--- MATERIAL TO PROCESS Enclosed Below ---

**src/logic/dmcr_pkg.sv**
```systemverilog
package dmcr_pkg;
  // Control word layout
  localparam int RW_BIT = 15;
  localparam int IDX_MSB = 14;
  localparam int IDX_LSB = 8;
  localparam logic [4:0] HEAD_BITS = 5'h08;
  localparam logic [4:0] WORD_BITS = 5'h10;

  // Register indices
  localparam logic [6:0] IDX_LEFT = 7'h10;
  localparam logic [6:0] IDX_RIGHT = 7'h11;
  localparam logic [6:0] IDX_CTRL = 7'h12;
  localparam logic [6:0] IDX_OUTCLK = 7'h13;
  localparam logic [6:0] IDX_SYS = 7'h14;
  localparam logic [6:0] IDX_ZERO = 7'h15;

  // Format, de-emphasis and mute control fields
  localparam int LOAD_BIT = 7;
  localparam int FMT_MSB = 6;
  localparam int FMT_LSB = 4;
  localparam int DMF_MSB = 3;
  localparam int DMF_LSB = 2;
  localparam int DME_BIT = 1;
  localparam int MUTE_BIT = 0;
  localparam logic [2:0] FMT_RSV_A = 3'h6;
  localparam logic [2:0] FMT_RSV_B = 3'h7;

  // Output, clock and filter control fields
  localparam int REV_BIT = 7;
  localparam int ATS_MSB = 6;
  localparam int ATS_LSB = 5;
  localparam int OPE_BIT = 4;
  localparam int CLOCK_OUT_DIVIDE_BIT = 3;
  localparam int CLOCK_OUT_DISABLE_BIT = 2;
  localparam int FLT_BIT = 1;
  localparam int ZERO_DETECT_MUTE_EN_BIT = 0;

  // Reset, bypass and channel fields
  localparam int SYSTEM_RESET_CTL_BIT = 6;
  localparam int REGISTER_DEFAULTS_CTL_BIT = 5;
  localparam int FILTER_BYPASS_BIT = 4;
  localparam int MONAURAL_SEL_BIT = 3;
  localparam int MONAURAL_SEL_CHANNEL_SEL_BIT = 2;
  localparam int OS_MSB = 1;
  localparam int OS_LSB = 0;
  localparam logic [7:0] SYS_MASK = 8'h7f;

  // Reset values
  localparam logic [7:0] LEVEL_RESET = 8'hff;
  localparam logic [7:0] CTRL_RESET = 8'h00;
  localparam logic [7:0] OUTCLK_RESET = 8'h00;
  localparam logic [7:0] SYS_RESET = 8'h00;

  // Attenuator levels and stepping
  localparam logic [7:0] LEVEL_SILENT_MAX = 8'h0e;
  localparam logic [7:0] LEVEL_FLOOR = 8'h00;
  localparam logic [3:0][2:0] STEP_LIMIT = {3'h7, 3'h3, 3'h1, 3'h0};

  // Synchroniser lanes: cs_n, mc, mdi, mute pin, lrck, one-bit mode
  localparam int SYNC_W = 6;
  localparam logic [5:0] SYNC_INIT = 6'h01;

  typedef enum logic [1:0] {
    PORT_IDLE,
    PORT_HEAD,
    PORT_BODY
  } dmcr_port_t;
endpackage

```
**src/logic/dmcr_ramp_if.sv**
```systemverilog
`timescale 1ns/1ps
interface dmcr_ramp_if;
  logic frame_tick;
  logic [1:0] step_rate;
  logic soft_mute;
  logic [1:0][7:0] target;
  logic [1:0][7:0] applied;
  logic [1:0] silenced;

  modport ctrl (
    output frame_tick, step_rate, soft_mute, target,
    input applied, silenced
  );
  modport ramp (
    input frame_tick, step_rate, soft_mute, target,
    output applied, silenced
  );
endinterface

```
**src/logic/dmcr_bank.sv**
```systemverilog
`timescale 1ns/1ps
// What this block does
// - Word bit 15 low writes the data byte, high reads the register back.
// - Bits 14..8 carry the register index 16..21, bits 7..0 the data.
// - Each channel has an 8-bit level register resetting to all ones.
// - Codes 15..255 give half a dB times code minus 255 of attenuation.
// - Codes 0..14 silence the channel completely.
// - Levels are written separately; one shared load enable applies both.
// - Load enable low, its reset value, keeps the old applied levels.
// - Three-bit format field, reset 000; codes 110 and 111 are reserved.
// - Two-bit rate: 00 off, 01 48k, 10 44.1k, 11 32k.
// - De-emphasis enable, reset low, acts on both channels at the rate.
// - In one-bit stream mode the rate field selects the FIR filter.
// - The soft-mute bit, reset low, mutes both channels together.
// - A dedicated mute pin also triggers soft mute.
// - Soft mute steps the attenuator one step per interval to silence.
// - Phase invert bit, reset low, inverts both channel outputs.
// - Register 20 bit 7 and register 21 bits 7..2 are reserved.
// - Step rate 00 every frame, 01 second, 10 fourth, 11 eighth.
module dmcr_bank (
  // Clock and reset
  input wire logic mclk,
  input wire logic rst,
  // Serial control port
  input wire logic ctl_select_n,
  input wire logic ctl_clk,
  input wire logic ctl_data_in,
  output logic ctl_data_out,
  output logic ctl_data_out_oe,
  // Device pins
  input wire logic mute_pin,
  input wire logic lrck,
  input wire logic one_bit_mode,
  // Zero detectors of the datapath
  input wire logic zero_left_in,
  input wire logic zero_right_in,
  // Attenuator
  output logic [7:0] left_atten_applied,
  output logic [7:0] right_atten_applied,
  output logic left_silenced,
  output logic right_silenced,
  output logic soft_mute,
  // Format and de-emphasis
  output logic [2:0] audio_format_sel,
  output logic deemph_enable,
  output logic [1:0] deemph_rate_sel,
  output logic [1:0] fir_filter_sel,
  // Output, clock and filter control
  output logic phase_invert,
  output logic [1:0] atten_step_rate,
  output logic dac_output_disable,
  output logic clock_out_divide,
  output logic clock_out_disable,
  output logic filter_rolloff_sel,
  output logic zero_detect_mute_en,
  // Reset, bypass and channel control
  output logic system_reset_ctl,
  output logic register_defaults_ctl,
  output logic filter_bypass,
  output logic monaural_sel,
  output logic monaural_sel_channel_sel,
  output logic [1:0] modulator_rate_sel
);
  typedef struct packed {
    // Serial port state and shifters
    dmcr_pkg::dmcr_port_t port;
    logic [4:0] bit_cnt;
    logic [15:0] shift;
    logic rd_mode;
    logic [6:0] index;
    logic [7:0] rd_shift;
    logic mdo;
    logic mdo_oe;
    // Edge history of the synced pins
    logic cs_prev;
    logic mc_prev;
    logic lrck_prev;
    logic frame_tick;
    // Register file
    logic [7:0] left_lvl;
    logic [7:0] right_lvl;
    logic [7:0] ctrl;
    logic [7:0] outclk;
    logic [7:0] sys;
    logic [1:0] zero_flags;
    // Registered controls for the attenuator and the converter
    logic [7:0] load_l;
    logic [7:0] load_r;
    logic mute_out;
    logic [1:0] rate_out;
    logic [1:0] fir_out;
  } dmcr_bank_t;

  dmcr_bank_t s_reg;
  dmcr_bank_t s_next;

  // Raw and synced pin levels
  logic [dmcr_pkg::SYNC_W-1:0] pins_raw;
  logic [dmcr_pkg::SYNC_W-1:0] pins;
  logic cs_n_s;
  logic mc_s;
  logic mdi_s;
  logic mute_s;
  logic lrck_s;
  logic one_bit_s;
  // Edges of the synced serial clock, late but free of glitches
  logic mc_rise;
  logic mc_fall;
  // Shift path and read-back data
  logic [15:0] shifted;
  logic [7:0] wr_data;
  logic [7:0] rd_data;

  // Carrier to the attenuator stepping module
  dmcr_ramp_if rif ();

  assign pins_raw = {one_bit_mode, lrck, mute_pin, ctl_data_in, ctl_clk,
                     ctl_select_n};

  // Every pin is asynchronous and passes the three-stage filter
  dmcr_sync u_sync (
    .mclk(mclk),
    .rst(rst),
    .raw(pins_raw),
    .stable(pins)
  );

  // Per-channel stepping toward the loaded level or toward silence
  dmcr_ramp u_ramp (
    .mclk(mclk),
    .rst(rst),
    .rif(rif)
  );

  // Lane order follows pins_raw, bit 0 first
  assign cs_n_s = pins[0];
  assign mc_s = pins[1];
  assign mdi_s = pins[2];
  assign mute_s = pins[3];
  assign lrck_s = pins[4];
  assign one_bit_s = pins[5];

  assign mc_rise = mc_s & ~s_reg.mc_prev;
  assign mc_fall = ~mc_s & s_reg.mc_prev;
  assign shifted = {s_reg.shift[14:0], mdi_s};
  assign wr_data = s_reg.shift[7:0];

  // Read-back mux on the index just received; unmapped indices read zero
  // The header is complete in shifted on the eighth rise, so the byte
  // is fetched in that cycle and the first read bit cannot lag it
  always_comb begin
    rd_data = 8'h00;
    case (shifted[6:0])
      dmcr_pkg::IDX_LEFT: begin
        rd_data = s_reg.left_lvl;
      end
      dmcr_pkg::IDX_RIGHT: begin
        rd_data = s_reg.right_lvl;
      end
      dmcr_pkg::IDX_CTRL: begin
        rd_data = s_reg.ctrl;
      end
      dmcr_pkg::IDX_OUTCLK: begin
        rd_data = s_reg.outclk;
      end
      dmcr_pkg::IDX_SYS: begin
        rd_data = s_reg.sys & dmcr_pkg::SYS_MASK;
      end
      dmcr_pkg::IDX_ZERO: begin
        rd_data = {6'h00, s_reg.zero_flags};
      end
      default: begin
        rd_data = 8'h00;
      end
    endcase
  end

  // Next state of the serial port, the register file and the outputs
  always_comb begin
    s_next = s_reg;
    // Edge history and a tick per rising frame clock edge
    s_next.cs_prev = cs_n_s;
    s_next.mc_prev = mc_s;
    s_next.lrck_prev = lrck_s;
    s_next.frame_tick = lrck_s & ~s_reg.lrck_prev;
    // Zero flags are sampled every clock and are never written
    s_next.zero_flags = {zero_right_in, zero_left_in};
    case (s_reg.port)
      dmcr_pkg::PORT_IDLE: begin
        s_next.mdo_oe = 1'b0;
        // A falling select clears the count; the shifter needs no clear
        if (!cs_n_s) begin
          s_next.port = dmcr_pkg::PORT_HEAD;
          s_next.bit_cnt = 5'h00;
        end
      end
      dmcr_pkg::PORT_HEAD: begin
        if (cs_n_s) begin
          s_next.port = dmcr_pkg::PORT_IDLE;
        end else if (mc_rise) begin
          s_next.shift = shifted;
          s_next.bit_cnt = s_reg.bit_cnt + 5'h01;
          if (s_reg.bit_cnt + 5'h01 == dmcr_pkg::HEAD_BITS) begin
            // Flag and index are the first eight bits
            s_next.port = dmcr_pkg::PORT_BODY;
            s_next.rd_mode = shifted[7];
            s_next.index = shifted[6:0];
            s_next.rd_shift = rd_data;
          end
        end
      end
      dmcr_pkg::PORT_BODY: begin
        if (cs_n_s) begin
          s_next.port = dmcr_pkg::PORT_IDLE;
          s_next.mdo_oe = 1'b0;
          // Only a complete write word is committed
          // Commit waits for the synced select rise, so a word cut short
          // by the host leaves every register untouched
          if (s_reg.bit_cnt == dmcr_pkg::WORD_BITS && !s_reg.rd_mode) begin
            case (s_reg.index)
              dmcr_pkg::IDX_LEFT: begin
                s_next.left_lvl = wr_data;
              end
              dmcr_pkg::IDX_RIGHT: begin
                s_next.right_lvl = wr_data;
              end
              dmcr_pkg::IDX_CTRL: begin
                if (wr_data[dmcr_pkg::FMT_MSB:dmcr_pkg::FMT_LSB]
                      != dmcr_pkg::FMT_RSV_A &&
                    wr_data[dmcr_pkg::FMT_MSB:dmcr_pkg::FMT_LSB]
                      != dmcr_pkg::FMT_RSV_B) begin
                  s_next.ctrl = wr_data;
                end
              end
              dmcr_pkg::IDX_OUTCLK: begin
                s_next.outclk = wr_data;
              end
              dmcr_pkg::IDX_SYS: begin
                s_next.sys = wr_data & dmcr_pkg::SYS_MASK;
              end
              default: begin
                s_next.sys = s_reg.sys;
              end
            endcase
          end
        end else begin
          // Read data leaves on falling edges, MSB first
          // The output enable stays up until select rises
          if (mc_fall && s_reg.rd_mode &&
              s_reg.bit_cnt < dmcr_pkg::WORD_BITS) begin
            s_next.mdo = s_reg.rd_shift[7];
            s_next.rd_shift = {s_reg.rd_shift[6:0], 1'b0};
            s_next.mdo_oe = 1'b1;
          end
          if (mc_rise && s_reg.bit_cnt < dmcr_pkg::WORD_BITS) begin
            s_next.shift = shifted;
            s_next.bit_cnt = s_reg.bit_cnt + 5'h01;
          end
        end
      end
      default: begin
        s_next.port = dmcr_pkg::PORT_IDLE;
      end
    endcase
    // New levels reach the attenuator only while loading is enabled
    // Turning loading on also takes a level written while it was off
    if (s_next.ctrl[dmcr_pkg::LOAD_BIT]) begin
      s_next.load_l = s_next.left_lvl;
      s_next.load_r = s_next.right_lvl;
    end
    s_next.mute_out = s_next.ctrl[dmcr_pkg::MUTE_BIT] | mute_s;
    // Rate field drives de-emphasis or the FIR selector
    // The destination not in use is held at zero
    if (one_bit_s) begin
      s_next.rate_out = 2'h0;
      s_next.fir_out = s_next.ctrl[dmcr_pkg::DMF_MSB:dmcr_pkg::DMF_LSB];
    end else begin
      s_next.rate_out = s_next.ctrl[dmcr_pkg::DMF_MSB:dmcr_pkg::DMF_LSB];
      s_next.fir_out = 2'h0;
    end
  end

  always_ff @(posedge mclk or posedge rst) begin
    if (rst) begin
      // Levels start at 0 dB and every control field starts cleared
      s_reg <= '0;
      s_reg.port <= dmcr_pkg::PORT_IDLE;
      s_reg.cs_prev <= 1'b1;
      s_reg.left_lvl <= dmcr_pkg::LEVEL_RESET;
      s_reg.right_lvl <= dmcr_pkg::LEVEL_RESET;
      s_reg.load_l <= dmcr_pkg::LEVEL_RESET;
      s_reg.load_r <= dmcr_pkg::LEVEL_RESET;
      s_reg.ctrl <= dmcr_pkg::CTRL_RESET;
      s_reg.outclk <= dmcr_pkg::OUTCLK_RESET;
      s_reg.sys <= dmcr_pkg::SYS_RESET;
    end else begin
      s_reg <= s_next;
    end
  end

  // Attenuator controls leave registers, so a step sees settled values
  assign rif.frame_tick = s_reg.frame_tick;
  assign rif.step_rate = s_reg.outclk[dmcr_pkg::ATS_MSB:dmcr_pkg::ATS_LSB];
  assign rif.soft_mute = s_reg.mute_out;
  assign rif.target = {s_reg.load_r, s_reg.load_l};

  // Serial port
  assign ctl_data_out = s_reg.mdo;
  assign ctl_data_out_oe = s_reg.mdo_oe;

  // Attenuator
  assign left_atten_applied = rif.applied[0];
  assign right_atten_applied = rif.applied[1];
  assign left_silenced = rif.silenced[0];
  assign right_silenced = rif.silenced[1];
  assign soft_mute = s_reg.mute_out;

  // Format and de-emphasis
  assign audio_format_sel = s_reg.ctrl[dmcr_pkg::FMT_MSB:dmcr_pkg::FMT_LSB];
  assign deemph_enable = s_reg.ctrl[dmcr_pkg::DME_BIT];
  assign deemph_rate_sel = s_reg.rate_out;
  assign fir_filter_sel = s_reg.fir_out;

  // Output, clock and filter control
  assign phase_invert = s_reg.outclk[dmcr_pkg::REV_BIT];
  assign atten_step_rate = rif.step_rate;
  assign dac_output_disable = s_reg.outclk[dmcr_pkg::OPE_BIT];
  assign clock_out_divide = s_reg.outclk[dmcr_pkg::CLOCK_OUT_DIVIDE_BIT];
  assign clock_out_disable = s_reg.outclk[dmcr_pkg::CLOCK_OUT_DISABLE_BIT];
  assign filter_rolloff_sel = s_reg.outclk[dmcr_pkg::FLT_BIT];
  assign zero_detect_mute_en = s_reg.outclk[dmcr_pkg::ZERO_DETECT_MUTE_EN_BIT];

  // Reset, bypass and channel control: stored and shown only
  assign system_reset_ctl = s_reg.sys[dmcr_pkg::SYSTEM_RESET_CTL_BIT];
  assign register_defaults_ctl = s_reg.sys[dmcr_pkg::REGISTER_DEFAULTS_CTL_BIT];
  assign filter_bypass = s_reg.sys[dmcr_pkg::FILTER_BYPASS_BIT];
  assign monaural_sel = s_reg.sys[dmcr_pkg::MONAURAL_SEL_BIT];
  assign monaural_sel_channel_sel = s_reg.sys[dmcr_pkg::MONAURAL_SEL_CHANNEL_SEL_BIT];
  assign modulator_rate_sel = s_reg.sys[dmcr_pkg::OS_MSB:dmcr_pkg::OS_LSB];
endmodule

```
**src/logic/dmcr_ramp.sv**
```systemverilog
`timescale 1ns/1ps
module dmcr_ramp (
  // Clock and reset
  input wire logic mclk,
  input wire logic rst,
  // Attenuator control from the register bank
  dmcr_ramp_if.ramp rif
);
  typedef struct packed {
    logic [2:0] frame_cnt;
    logic [1:0][7:0] level;
    logic [1:0] silenced;
  } dmcr_ramp_t;

  dmcr_ramp_t s_reg;
  dmcr_ramp_t s_next;
  logic step;
  logic [7:0] goal;

  always_comb begin
    s_next = s_reg;
    step = 1'b0;
    goal = dmcr_pkg::LEVEL_FLOOR;
    // One step every 1, 2, 4 or 8 frames
    if (rif.frame_tick) begin
      if (s_reg.frame_cnt >= dmcr_pkg::STEP_LIMIT[rif.step_rate]) begin
        s_next.frame_cnt = 3'h0;
        step = 1'b1;
      end else begin
        s_next.frame_cnt = s_reg.frame_cnt + 3'h1;
      end
    end
    for (int ch = 0; ch < 2; ch++) begin
      // Mute walks down to the floor, otherwise toward the loaded level
      goal = rif.soft_mute ? dmcr_pkg::LEVEL_FLOOR : rif.target[ch];
      if (step && s_reg.level[ch] < goal) begin
        s_next.level[ch] = s_reg.level[ch] + 8'h01;
      end else if (step && s_reg.level[ch] > goal) begin
        s_next.level[ch] = s_reg.level[ch] - 8'h01;
      end
      // Codes up to 14 are full silence
      s_next.silenced[ch] = s_next.level[ch] <= dmcr_pkg::LEVEL_SILENT_MAX;
    end
  end

  always_ff @(posedge mclk or posedge rst) begin
    if (rst) begin
      s_reg.frame_cnt <= 3'h0;
      s_reg.level <= {2{dmcr_pkg::LEVEL_RESET}};
      s_reg.silenced <= 2'h0;
    end else begin
      s_reg <= s_next;
    end
  end

  assign rif.applied = s_reg.level;
  assign rif.silenced = s_reg.silenced;
endmodule

```
**src/logic/dmcr_sync.sv**
```systemverilog
`timescale 1ns/1ps
module dmcr_sync (
  // Clock and reset
  input wire logic mclk,
  input wire logic rst,
  // Raw pins and filtered levels
  input wire logic [dmcr_pkg::SYNC_W-1:0] raw,
  output logic [dmcr_pkg::SYNC_W-1:0] stable
);
  typedef struct packed {
    logic [dmcr_pkg::SYNC_W-1:0] s1;
    logic [dmcr_pkg::SYNC_W-1:0] s2;
    logic [dmcr_pkg::SYNC_W-1:0] s3;
    logic [dmcr_pkg::SYNC_W-1:0] out;
  } dmcr_sync_t;

  dmcr_sync_t s_reg;
  dmcr_sync_t s_next;

  // A lane changes only once the second and third stages agree
  always_comb begin
    s_next = s_reg;
    s_next.s1 = raw;
    s_next.s2 = s_reg.s1;
    s_next.s3 = s_reg.s2;
    s_next.out = (s_reg.s2 & ~(s_reg.s2 ^ s_reg.s3))
               | (s_reg.out & (s_reg.s2 ^ s_reg.s3));
  end

  always_ff @(posedge mclk or posedge rst) begin
    if (rst) begin
      s_reg <= {4{dmcr_pkg::SYNC_INIT}};
    end else begin
      s_reg <= s_next;
    end
  end

  assign stable = s_reg.out;
endmodule
```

--- End of Enclosed MATERIAL TO PROCESS ---

INSTRUCTIONS FOR THE TASK:
Your reply should be one number: the count of lines above that hold the word "written".

RESPONSE:
3